• The task
Output exactly the first line of the listing and each line after it, through the line that contains "localparam int MAX_ROWS"; add nothing else.

• Entries provided

===== src/rtl/sws_pkg.sv =====
// shared types, constants and the sine table builder for the row shift warp
// no dependencies; the rtl files refer to it by scoped names, the bench imports it
`default_nettype none

package sws_pkg;

	// sizes
	localparam int MAX_WIDTH   = 1024;
	localparam int MAX_ROWS    = 4096;
	localparam int SINE_STEPS  = 1024;
	localparam int COL_W       = $clog2(MAX_WIDTH);
	localparam int ADDR_W      = COL_W + 1;
	localparam int STORE_DEPTH = 2 * MAX_WIDTH;
	localparam int ROW_W       = $clog2(MAX_ROWS);
	localparam int SINE_BITS   = $clog2(SINE_STEPS);
	localparam int SINE_W      = 16;
	localparam int PIX_W       = 24;
	localparam int WIDTH_W     = 11;
	localparam int COUNT_W     = 13;
	localparam int AMP_W       = 12;
	localparam int PHASE_W     = 24;
	localparam int CFG_IDX_W   = 2;
	localparam int CFG_DATA_W  = 24;
	localparam int MOD_W       = COL_W + 1;
	localparam int QUEUE_DEPTH = 4;
	localparam int QPTR_W      = $clog2(QUEUE_DEPTH);

	// register indexes
	localparam logic [CFG_IDX_W-1:0] CFG_ROW_WIDTH  = 2'd0;
	localparam logic [CFG_IDX_W-1:0] CFG_ROW_COUNT  = 2'd1;
	localparam logic [CFG_IDX_W-1:0] CFG_AMPLITUDE  = 2'd2;
	localparam logic [CFG_IDX_W-1:0] CFG_PHASE_STEP = 2'd3;

	// opcode of a pixel word (the other code drains)
	localparam logic OP_PIXEL = 1'b0;

	// fixed point constants of the table builder
	localparam logic [63:0] Q30_ONE     = 64'd1073741824;
	localparam logic [63:0] PI_Q30      = 64'd3373259426;
	localparam logic [63:0] HALF_PI_Q30 = 64'd1686629713;

	typedef struct packed {
		logic       opcode;
		logic [7:0] red_in;
		logic [7:0] green_in;
		logic [7:0] blue_in;
	} item_t;

	typedef struct packed {
		logic [7:0] red_out;
		logic [7:0] green_out;
		logic [7:0] blue_out;
		logic       row_end;
	} result_t;

	typedef struct packed {
		logic [WIDTH_W-1:0] width;
		logic [COUNT_W-1:0] rows;
		logic [AMP_W-1:0]   amplitude;
		logic [PHASE_W-1:0] phase_step;
		logic               changed;
	} cfg_t;

	// one queued word of line store work
	typedef struct packed {
		logic              wr_en;
		logic [ADDR_W-1:0] wr_addr;
		logic [PIX_W-1:0]  wr_data;
		logic              rd_en;
		logic [ADDR_W-1:0] rd_addr;
		logic              last;
	} op_t;

	typedef struct packed {
		logic             start;
		logic             neg;
		logic [MOD_W-1:0] value;
	} mod_req_t;

	typedef struct packed {
		logic             done;
		logic [COL_W-1:0] rem;
	} mod_rsp_t;

	typedef enum logic [2:0] {
		ST_READY,
		ST_ROM,
		ST_MUL,
		ST_OFF_GO,
		ST_OFF_WAIT,
		ST_RP_GO,
		ST_RP_WAIT
	} front_state_t;

	// q1.15 sine of 2*pi*k/SINE_STEPS, taylor series in q30, first quadrant folded
	function automatic logic [SINE_W-1:0] sine_entry(input int unsigned k);
		logic [63:0] th;
		logic [63:0] x2;
		logic [63:0] t;
		logic [63:0] s;
		logic [63:0] q;
		logic        neg;
		th  = (64'd2 * PI_Q30 * 64'(k)) / 64'(SINE_STEPS);
		neg = 1'b0;
		if (th >= PI_Q30) begin
			neg = 1'b1;
			th  = th - PI_Q30;
		end
		if (th > HALF_PI_Q30) begin
			th = PI_Q30 - th;
		end
		x2 = (th * th) >> 30;
		t  = Q30_ONE;
		t  = Q30_ONE - ((x2 * t) >> 30) / 64'd156;
		t  = Q30_ONE - ((x2 * t) >> 30) / 64'd110;
		t  = Q30_ONE - ((x2 * t) >> 30) / 64'd72;
		t  = Q30_ONE - ((x2 * t) >> 30) / 64'd42;
		t  = Q30_ONE - ((x2 * t) >> 30) / 64'd20;
		t  = Q30_ONE - ((x2 * t) >> 30) / 64'd6;
		s  = (th * t) >> 30;
		q  = (s * 64'd32767 + (64'd1 << 29)) >> 30;
		if (q > 64'd32767) begin
			q = 64'd32767;
		end
		return neg ? SINE_W'(~q + 64'd1) : SINE_W'(q);
	endfunction

endpackage

`default_nettype wire


===== src/rtl/sws_fifo.sv =====
// short queue of line store work between front and back end
// depends on sws_pkg
`default_nettype none

module sws_fifo (
	input  wire logic         clk,
	input  wire logic         arst_n,
	input  wire logic         push,
	input  wire sws_pkg::op_t push_data,
	output logic              full,
	input  wire logic         pop,
	output logic              head_valid,
	output sws_pkg::op_t      head
);

	sws_pkg::op_t                entry_q [sws_pkg::QUEUE_DEPTH];
	logic [sws_pkg::QPTR_W-1:0]  wr_ptr_q;
	logic [sws_pkg::QPTR_W-1:0]  rd_ptr_q;
	logic [sws_pkg::QPTR_W:0]    count_q;

	assign full       = count_q == (sws_pkg::QPTR_W + 1)'(sws_pkg::QUEUE_DEPTH);
	assign head_valid = count_q != '0;
	assign head       = entry_q[rd_ptr_q];

	always_ff @(posedge clk) begin
		if (push) begin
			entry_q[wr_ptr_q] <= push_data;
		end
	end

	always_ff @(posedge clk or negedge arst_n) begin
		if (!arst_n) begin
			wr_ptr_q <= '0;
			rd_ptr_q <= '0;
			count_q  <= '0;
		end else begin
			if (push) begin
				wr_ptr_q <= wr_ptr_q + sws_pkg::QPTR_W'(1);
			end
			if (pop) begin
				rd_ptr_q <= rd_ptr_q + sws_pkg::QPTR_W'(1);
			end
			case ({push, pop})
				2'b10:   count_q <= count_q + (sws_pkg::QPTR_W + 1)'(1);
				2'b01:   count_q <= count_q - (sws_pkg::QPTR_W + 1)'(1);
				default: count_q <= count_q;
			endcase
		end
	end

endmodule

`default_nettype wire


===== config.mk =====
export PLATFORM = sky130hd
export DESIGN_NAME = sws_fifo
export DESIGN_NICKNAME = d
export VERILOG_FILES = /design/src/rtl/sws_pkg.sv /design/src/rtl/sws_fifo.sv
export SDC_FILE = /design/constraint.sdc
export NUM_CORES = 1
export LEC_CHECK = 0
export BUFFER_PORTS_ARGS = -buffer_cell sky130_fd_sc_hd__buf_2
export CORE_MARGIN = 5
export CORE_UTILIZATION = 45
export DETAILED_ROUTE_END_ITERATION = 6
export GPL_TIMING_DRIVEN = 0
export MAX_ROUTING_LAYER = met4
export PLACE_DENSITY_LB_ADDON = 0.25
export SYNTH_ARGS = -nofsm -noshare
export SYNTH_HDL_FRONTEND = slang
export SYNTH_SLANG_ARGS = --single-unit

===== constraint.sdc =====
create_clock -name clk -period 3.9 [get_ports clk]
set_input_delay 0.78 -clock clk [delete_from_list [all_inputs] [get_ports clk]]
set_output_delay 0.78 -clock clk [all_outputs]
set_load 0.02 [all_outputs]

* After elaboration in Yosys (flattened, before gate mapping)
Memories as Yosys holds them, arrays and structs flattened. Index checks and enable logic that the tools add are counted.
Storage, ports and cells: register bits 7, memory bits (writable) 196, input bits 53, output and inout port bits 51, logic and storage cells 16, memories kept 1
Operators by class: add/subtract/negate cells 4, equality and inequality tests 3, muxes and demuxes 3, reduce and logical (&&, ||, !) cells 2
Memory list:
- entry_q | depth 4, width 49, read ports 1, clocked after Yosys merged registers in 0, wr ports 1, RTL line sws_fifo.sv:16 | sws_pkg::op_t entry_q [sws_pkg::QUEUE_DEPTH];
Operators by type and width (number):
- $pmux W3 S2 | 1
- $add A2 B1 Y2 const B | 2
- $add A3 B1 Y3 const B | 1
- $eq A3 B3 Y1 const B | 1
- $reduce_bool A3 Y1 | 1
- $sub A3 B1 Y3 const B | 1
- $eq A2 B1 Y1 const B | 1
- $eq A2 B2 Y1 const B | 1
- $mux W1 | 2
- $reduce_bool A2 Y1 | 1

* Depth between registers and ports, before layout
depth in word-level cells 2, mapped depth 6

* Worst setup path after synthesis
OpenSTA, ideal clock, no wires.
path kind input to register, from input push, to memory entry_q[0][0] (netlist bit) (enable), arrival 1.951 ns, data required time 3.488 ns, setup slack 1.537 ns, cell stages on the path 1, buffers on the path 0, cell sequence and2_1
On the way: longest elaborated chain between the ends 2
RTL lines:
- start: declaration | RTL line sws_fifo.sv:8 | input wire logic push,
- $mux W1 | RTL line sws_fifo.sv:26 | if (push) begin
- $mux W1 (implied by the code) | RTL line sws_fifo.sv:27 | entry_q[wr_ptr_q] <= push_data;
- end: declaration | RTL line sws_fifo.sv:16
Every way passes these cells.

• Written response
===== src/rtl/sws_pkg.sv =====
// shared types, constants and the sine table builder for the row shift warp
// no dependencies; the rtl files refer to it by scoped names, the bench imports it
`default_nettype none

package sws_pkg;

	// sizes
	localparam int MAX_WIDTH   = 1024;
	localparam int MAX_ROWS    = 4096;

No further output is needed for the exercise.